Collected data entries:
——
<file path="src/rtl/bus_decoder_if.sv">
// bus_decoder_if: CPU-side bus and slave select/strobe/read-data bundle for bus_decoder.
// The decoder uses the slave modport; the CPU/peripheral side uses master.
interface bus_decoder_if #(
  parameter int ADDR_W = 16,
  parameter int DATA_W = 8,
  parameter int NSLV   = 4
);
  logic [ADDR_W-1:0]      addr;
  logic                   we;
  logic                   rdy;
  logic [DATA_W-1:0]      cpu_dbr;
  logic [NSLV-1:0]        slv_sel;
  logic [NSLV-1:0]        slv_we;
  logic [NSLV*DATA_W-1:0] slv_dbr;

  modport slave (
    input  addr, we, slv_dbr,
    output rdy, cpu_dbr, slv_sel, slv_we
  );

  modport master (
    output addr, we, slv_dbr,
    input  rdy, cpu_dbr, slv_sel, slv_we
  );
endinterface

</file>
<file path="src/rtl/bus_decoder.sv">
// bus_decoder: 6502 system-bus address decoder, wait-state inserter and read-data mux.
// Define BUS_DECODE_ERR_EN to build the sticky unmapped-access capture (err_flag/err_addr).
//
// state | meaning
// IDLE  | decode a new access; complete it now or load the wait down-counter
// WAIT  | CPU stalled; access completes when the counter reaches terminal count 0
module bus_decoder #(
  parameter int                     ADDR_W   = 16,
  parameter int                     DATA_W   = 8,
  parameter int                     NSLV     = 4,
  parameter logic [NSLV*ADDR_W-1:0] SLV_BASE = '0,
  parameter logic [NSLV*ADDR_W-1:0] SLV_MASK = '1,
  parameter logic [NSLV*4-1:0]      SLV_WAIT = '0,
  parameter logic [DATA_W-1:0]      OPEN_BUS = 8'hFF
) (
  input  logic              clk,
  input  logic              rst,
  bus_decoder_if.slave      bus,
  input  logic              err_clr,
  output logic              err_flag,
  output logic [ADDR_W-1:0] err_addr
);

  typedef enum logic {ST_IDLE, ST_WAIT} state_t;

  state_t            state_q, state_d;
  logic [3:0]        cnt_q, cnt_d;
  logic [NSLV-1:0]   hit, sel;
  logic [3:0]        wait_sel;
  logic              miss;
  logic              rdy_c;
  logic [NSLV-1:0]   cs_q;
  logic              miss_q;
  logic [DATA_W-1:0] hold_q;
  logic [DATA_W-1:0] rd_mux;

  // Raw region match for every slave
  always_comb begin
    hit = '0;
    for (int i = 0; i < NSLV; i++) begin
      hit[i] = ((bus.addr & SLV_MASK[i*ADDR_W +: ADDR_W]) ==
                (SLV_BASE[i*ADDR_W +: ADDR_W] & SLV_MASK[i*ADDR_W +: ADDR_W]));
    end
  end

  // Priority select: scanning downward lets the lowest matching index win
  always_comb begin
    sel      = '0;
    wait_sel = '0;
    for (int i = NSLV - 1; i >= 0; i--) begin
      if (hit[i]) begin
        sel      = '0;
        sel[i]   = 1'b1;
        wait_sel = SLV_WAIT[i*4 +: 4];
      end
    end
  end

  assign miss = ~|hit;

  // Wait-state FSM and counter registers
  always_ff @(posedge clk or negedge rst) begin
    if (!rst) begin
      state_q <= ST_IDLE;
      cnt_q   <= '0;
    end else begin
      state_q <= state_d;
      cnt_q   <= cnt_d;
    end
  end

  // Next state, down-counter and RDY; a miss has zero wait so it completes in IDLE
  always_comb begin
    state_d = state_q;
    cnt_d   = cnt_q;
    rdy_c   = 1'b1;
    case (state_q)
      ST_IDLE: begin
        if (wait_sel != 4'd0) begin
          rdy_c   = 1'b0;
          cnt_d   = wait_sel - 4'd1;
          state_d = ST_WAIT;
        end
      end
      ST_WAIT: begin
        if (cnt_q == 4'd0) begin
          state_d = ST_IDLE;
        end else begin
          rdy_c = 1'b0;
          cnt_d = cnt_q - 4'd1;
        end
      end
      default: state_d = ST_IDLE;
    endcase
  end

  assign bus.rdy     = rdy_c;
  assign bus.slv_sel = sel;
  // Strobe only on the completing cycle, and never while reset is held
  assign bus.slv_we  = (bus.we && rdy_c && rst) ? sel : '0;

  // Data-phase capture of which source returns data on the following cycle
  always_ff @(posedge clk or negedge rst) begin
    if (!rst) begin
      cs_q   <= '0;
      miss_q <= 1'b0;
      hold_q <= OPEN_BUS;
    end else begin
      cs_q   <= sel & {NSLV{rdy_c}};
      miss_q <= miss & rdy_c;
      if ((|cs_q) || miss_q) hold_q <= rd_mux;
    end
  end

  // Read-data mux; holds the last returned value between completions
  always_comb begin
    rd_mux = hold_q;
    if (miss_q) rd_mux = OPEN_BUS;
    for (int i = 0; i < NSLV; i++) begin
      if (cs_q[i]) rd_mux = bus.slv_dbr[i*DATA_W +: DATA_W];
    end
  end

  assign bus.cpu_dbr = rd_mux;

`ifdef BUS_DECODE_ERR_EN
  logic              err_flag_q;
  logic [ADDR_W-1:0] err_addr_q;

  // First unmapped completing access is captured; a clear in the same cycle lets a new miss re-arm
  always_ff @(posedge clk or negedge rst) begin
    if (!rst) begin
      err_flag_q <= 1'b0;
      err_addr_q <= '0;
    end else if (miss && rdy_c && (!err_flag_q || err_clr)) begin
      err_flag_q <= 1'b1;
      err_addr_q <= bus.addr;
    end else if (err_clr) begin
      err_flag_q <= 1'b0;
      err_addr_q <= '0;
    end
  end

  assign err_flag = err_flag_q;
  assign err_addr = err_addr_q;
`else
  logic unused_err_clr;
  assign unused_err_clr = err_clr;
  assign err_flag       = 1'b0;
  assign err_addr       = '0;
`endif

endmodule

</file>
<file path="src/flat_wrapper.sv">
// flat-port wrapper written by rule: the top's interface ports become plain ports
module bus_decoder_flat 
#(
  parameter int                     ADDR_W   = 16,
  parameter int                     DATA_W   = 8,
  parameter int                     NSLV     = 4,
  parameter logic [NSLV*ADDR_W-1:0] SLV_BASE = '0,
  parameter logic [NSLV*ADDR_W-1:0] SLV_MASK = '1,
  parameter logic [NSLV*4-1:0]      SLV_WAIT = '0,
  parameter logic [DATA_W-1:0]      OPEN_BUS = 8'hFF
)
  (clk, rst, err_clr, err_flag, err_addr, bus_addr, bus_we, bus_slv_dbr, bus_rdy, bus_cpu_dbr, bus_slv_sel, bus_slv_we);
  bus_decoder_if #(.ADDR_W(ADDR_W), .DATA_W(DATA_W), .NSLV(NSLV)) bus_i ();
  input  logic clk;
  input  logic rst;
  input  logic err_clr;
  output logic err_flag;
  output logic [ADDR_W-1:0] err_addr;
  input wire logic [$bits(bus_i.addr)-1:0] bus_addr;
  input wire logic [$bits(bus_i.we)-1:0] bus_we;
  input wire logic [$bits(bus_i.slv_dbr)-1:0] bus_slv_dbr;
  output wire logic [$bits(bus_i.rdy)-1:0] bus_rdy;
  output wire logic [$bits(bus_i.cpu_dbr)-1:0] bus_cpu_dbr;
  output wire logic [$bits(bus_i.slv_sel)-1:0] bus_slv_sel;
  output wire logic [$bits(bus_i.slv_we)-1:0] bus_slv_we;
  assign bus_i.addr = bus_addr;
  assign bus_i.we = bus_we;
  assign bus_i.slv_dbr = bus_slv_dbr;
  assign bus_rdy = bus_i.rdy;
  assign bus_cpu_dbr = bus_i.cpu_dbr;
  assign bus_slv_sel = bus_i.slv_sel;
  assign bus_slv_we = bus_i.slv_we;
  bus_decoder #(.ADDR_W(ADDR_W), .DATA_W(DATA_W), .NSLV(NSLV), .SLV_BASE(SLV_BASE), .SLV_MASK(SLV_MASK), .SLV_WAIT(SLV_WAIT), .OPEN_BUS(OPEN_BUS)) u_core (.clk(clk), .rst(rst), .bus(bus_i), .err_clr(err_clr), .err_flag(err_flag), .err_addr(err_addr));
endmodule
</file>
<file path="config.mk">
export PLATFORM = sky130hd
export DESIGN_NAME = bus_decoder_flat
export DESIGN_NICKNAME = d
export VERILOG_FILES = /design/src/rtl/bus_decoder_if.sv /design/src/rtl/bus_decoder.sv /design/src/flat_wrapper.sv
export SDC_FILE = /design/constraint.sdc
export NUM_CORES = 1
export LEC_CHECK = 0
export BUFFER_PORTS_ARGS = -buffer_cell sky130_fd_sc_hd__buf_2
export CAP_MARGIN = 20
export CORE_MARGIN = 2
export CORE_UTILIZATION = 38
export DETAILED_ROUTE_END_ITERATION = 8
export MAX_ROUTING_LAYER = met4
export PLACE_DENSITY = 0.84
export SLEW_MARGIN = 40
export SYNTH_ARGS = -nofsm -noshare
export SYNTH_HDL_FRONTEND = slang
export SYNTH_SLANG_ARGS = --single-unit
</file>
<file path="constraint.sdc">
create_clock -name clk -period 2.5 [get_ports clk]
set_input_delay 0.125 -clock clk [delete_from_list [all_inputs] [get_ports clk]]
set_output_delay 0.125 -clock clk [all_outputs]
set_load 0.02 [all_outputs]
</file>
==> flow_summary.ini, run 1 <==
[outcome]
status = finished clean

[placement]
dp.final_hpwl_um = 1220
dp.cells = 160
port_buffers = 37
dpl_worst_slack_ns = 0.954
gp_congestion = 0.653

[timing]
rsz0062_at_grt = no
slew_headroom = 0.620
max_freq_mhz = 537
tns_ns = 0
worst_slack_ns = 0.637
fin_crit_sh = 0.745
final.setup_skew_ns = 0.00532
tightest_slew_ns = 0.569
slew_viol_final = 0
final.min_clock_period_ns = 1.86
hold_viol = 0
setup_viol = 0

[logic_synthesis]
yosys-top-cells-count = buf_4 (23), o21ai_0 (17), nand2_1 (12), nor2_1 (10), dfstp_2 (8)
syn_area_per_cell_um2 = 8.77
ys_seq_area_frac = 0.439
synth_warnings = 0
synth_most_common_cell = buf_4
ys_ff_latch = 15
yosys-top-cells-area = dfstp_2 (24%), dfrtp_1 (20%), buf_4 (20%)
ys_dominant_reg_cell = dfstp_2
postSynthCellCount = 100
syn-cell-area_um2 = 877
synthDistinctLibCells = 19
synthArstFlopShare = 1.00
synth-edff-count = 0
synth_top_area_frac = 0.240
synth_top_area_cell = dfstp_2

[route]
vias_per_cell = 4.25
ant_nets = 0
wl_um = 1570
route.detailed.drc = 0
drt_pass1_iterations = 5
drt_iter0_drc = 11
wl_per_cell_um = 9.48
met3_length_um = 143
wl_met2_um = 777
vias = 701
wl_met1_um = 630
highest_layer = met4

[layout]
num_antenna_cells = 0
layout.nets = 191
area_delta_synth_final_pct = 16.4
drive_gt1_frac = 0.358
final_util = 0.466
layout.cells.non_filler = 165

[die]
initial_core_util = 0.400
rows = 17
die-area_mm2 = 0.00271
io_pins = 86
fp.dieH_um = 52.0
die_w_um = 52.0
core_mm2 = 0.00219

[clock_network]
cts_sinks = 15
cts_setup_buffers = 0
cts.htree.levels = 1
cts_tree = yes
clkTransAtPathRegs_ns = 0.08
clock-root-buffer = clkbuf_4
clock_latency_ns = 0.28
cts_buffers = 3
cts_resized = 0
clk_path_buf_depth = 2

[setup_path]
r2r_cells = 5
reg2reg_slack_ns = 1.11
worstSetupStartpointType = flop
end_kind = primary output
crit_fanout = 7
crit_arrival_ns = 1.74
crit_type = reg2out
cp.required_ns = 2.38
r2r_end = u_core.cnt_q[0]$_DFFE_PN0P_
reg2reg_from = u_core.cnt_q[0]$_DFFE_PN0P_

[grt]
grt_max_degree = 25
antenna_found_initial = 0
grt_usage = 0.140
grt_pass1_vias = 648
grt_overflow = 0
grt_pass1_wl_um = 2770

[pwr]
power_density_mw_per_mm2 = 425
power_leakage_nw = 0.468
ir_drop_v = 0.000171

[min_path]
min_path_cells = 3
min_path_type = in2reg
hold_end = u_core.hold_q[6]$_DFFE_PN1P_
hold_start = bus_slv_dbr[6]

[run]
cap_violations = 0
——
Look over the entries above and say how many lines contain "constraint"; give only the number.

OUTPUT BELOW:
2